The present study experimentally and numerically investigates the feasibility of applying multiple dielectric barrier discharge (multi-DBD) plasma actuators to reduce wind loads and modify local flow field on the roofs of low-rise buildings. Four arrangements of multi-DBD plasma actuators are placed on the roofs and induce four directions of wall jets. The results show that mean and peak negative pressure coefficients are negative no matter the plasma actuation is on or off. These wall jets decrease the absolute values of these pressure coefficients in different roof regions and succeed in modifying the local flow around the roof.
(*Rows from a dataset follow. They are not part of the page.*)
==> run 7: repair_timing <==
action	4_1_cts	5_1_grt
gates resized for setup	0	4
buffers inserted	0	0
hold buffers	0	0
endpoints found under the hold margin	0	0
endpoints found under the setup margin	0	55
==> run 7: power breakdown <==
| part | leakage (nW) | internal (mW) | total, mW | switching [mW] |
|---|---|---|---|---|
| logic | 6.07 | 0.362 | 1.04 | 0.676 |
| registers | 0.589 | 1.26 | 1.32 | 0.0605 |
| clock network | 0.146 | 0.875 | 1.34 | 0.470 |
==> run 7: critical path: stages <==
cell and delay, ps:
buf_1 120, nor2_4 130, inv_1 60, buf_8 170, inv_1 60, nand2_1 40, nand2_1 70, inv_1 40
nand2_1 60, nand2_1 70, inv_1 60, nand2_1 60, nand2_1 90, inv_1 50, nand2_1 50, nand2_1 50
The wall jet blowing from the trailing edge to the leading edge has the best effect on wind loads, since the absolute values of mean and peak negative pressure coefficients are respectively reduced by about 20% and 12% near the leading edge. The different variations of wind loads and the local flow for all arrangements are due to the compact of the directionality of the wall jets. The wall jet produces a strong suction region at the beginning of the wall jet, which leads to an obvious enhancement of wind loads in this region. Meanwhile, the wall jet induces a strong pressure region at the back of the wall jet, resulting in an apparent decline of wind loads.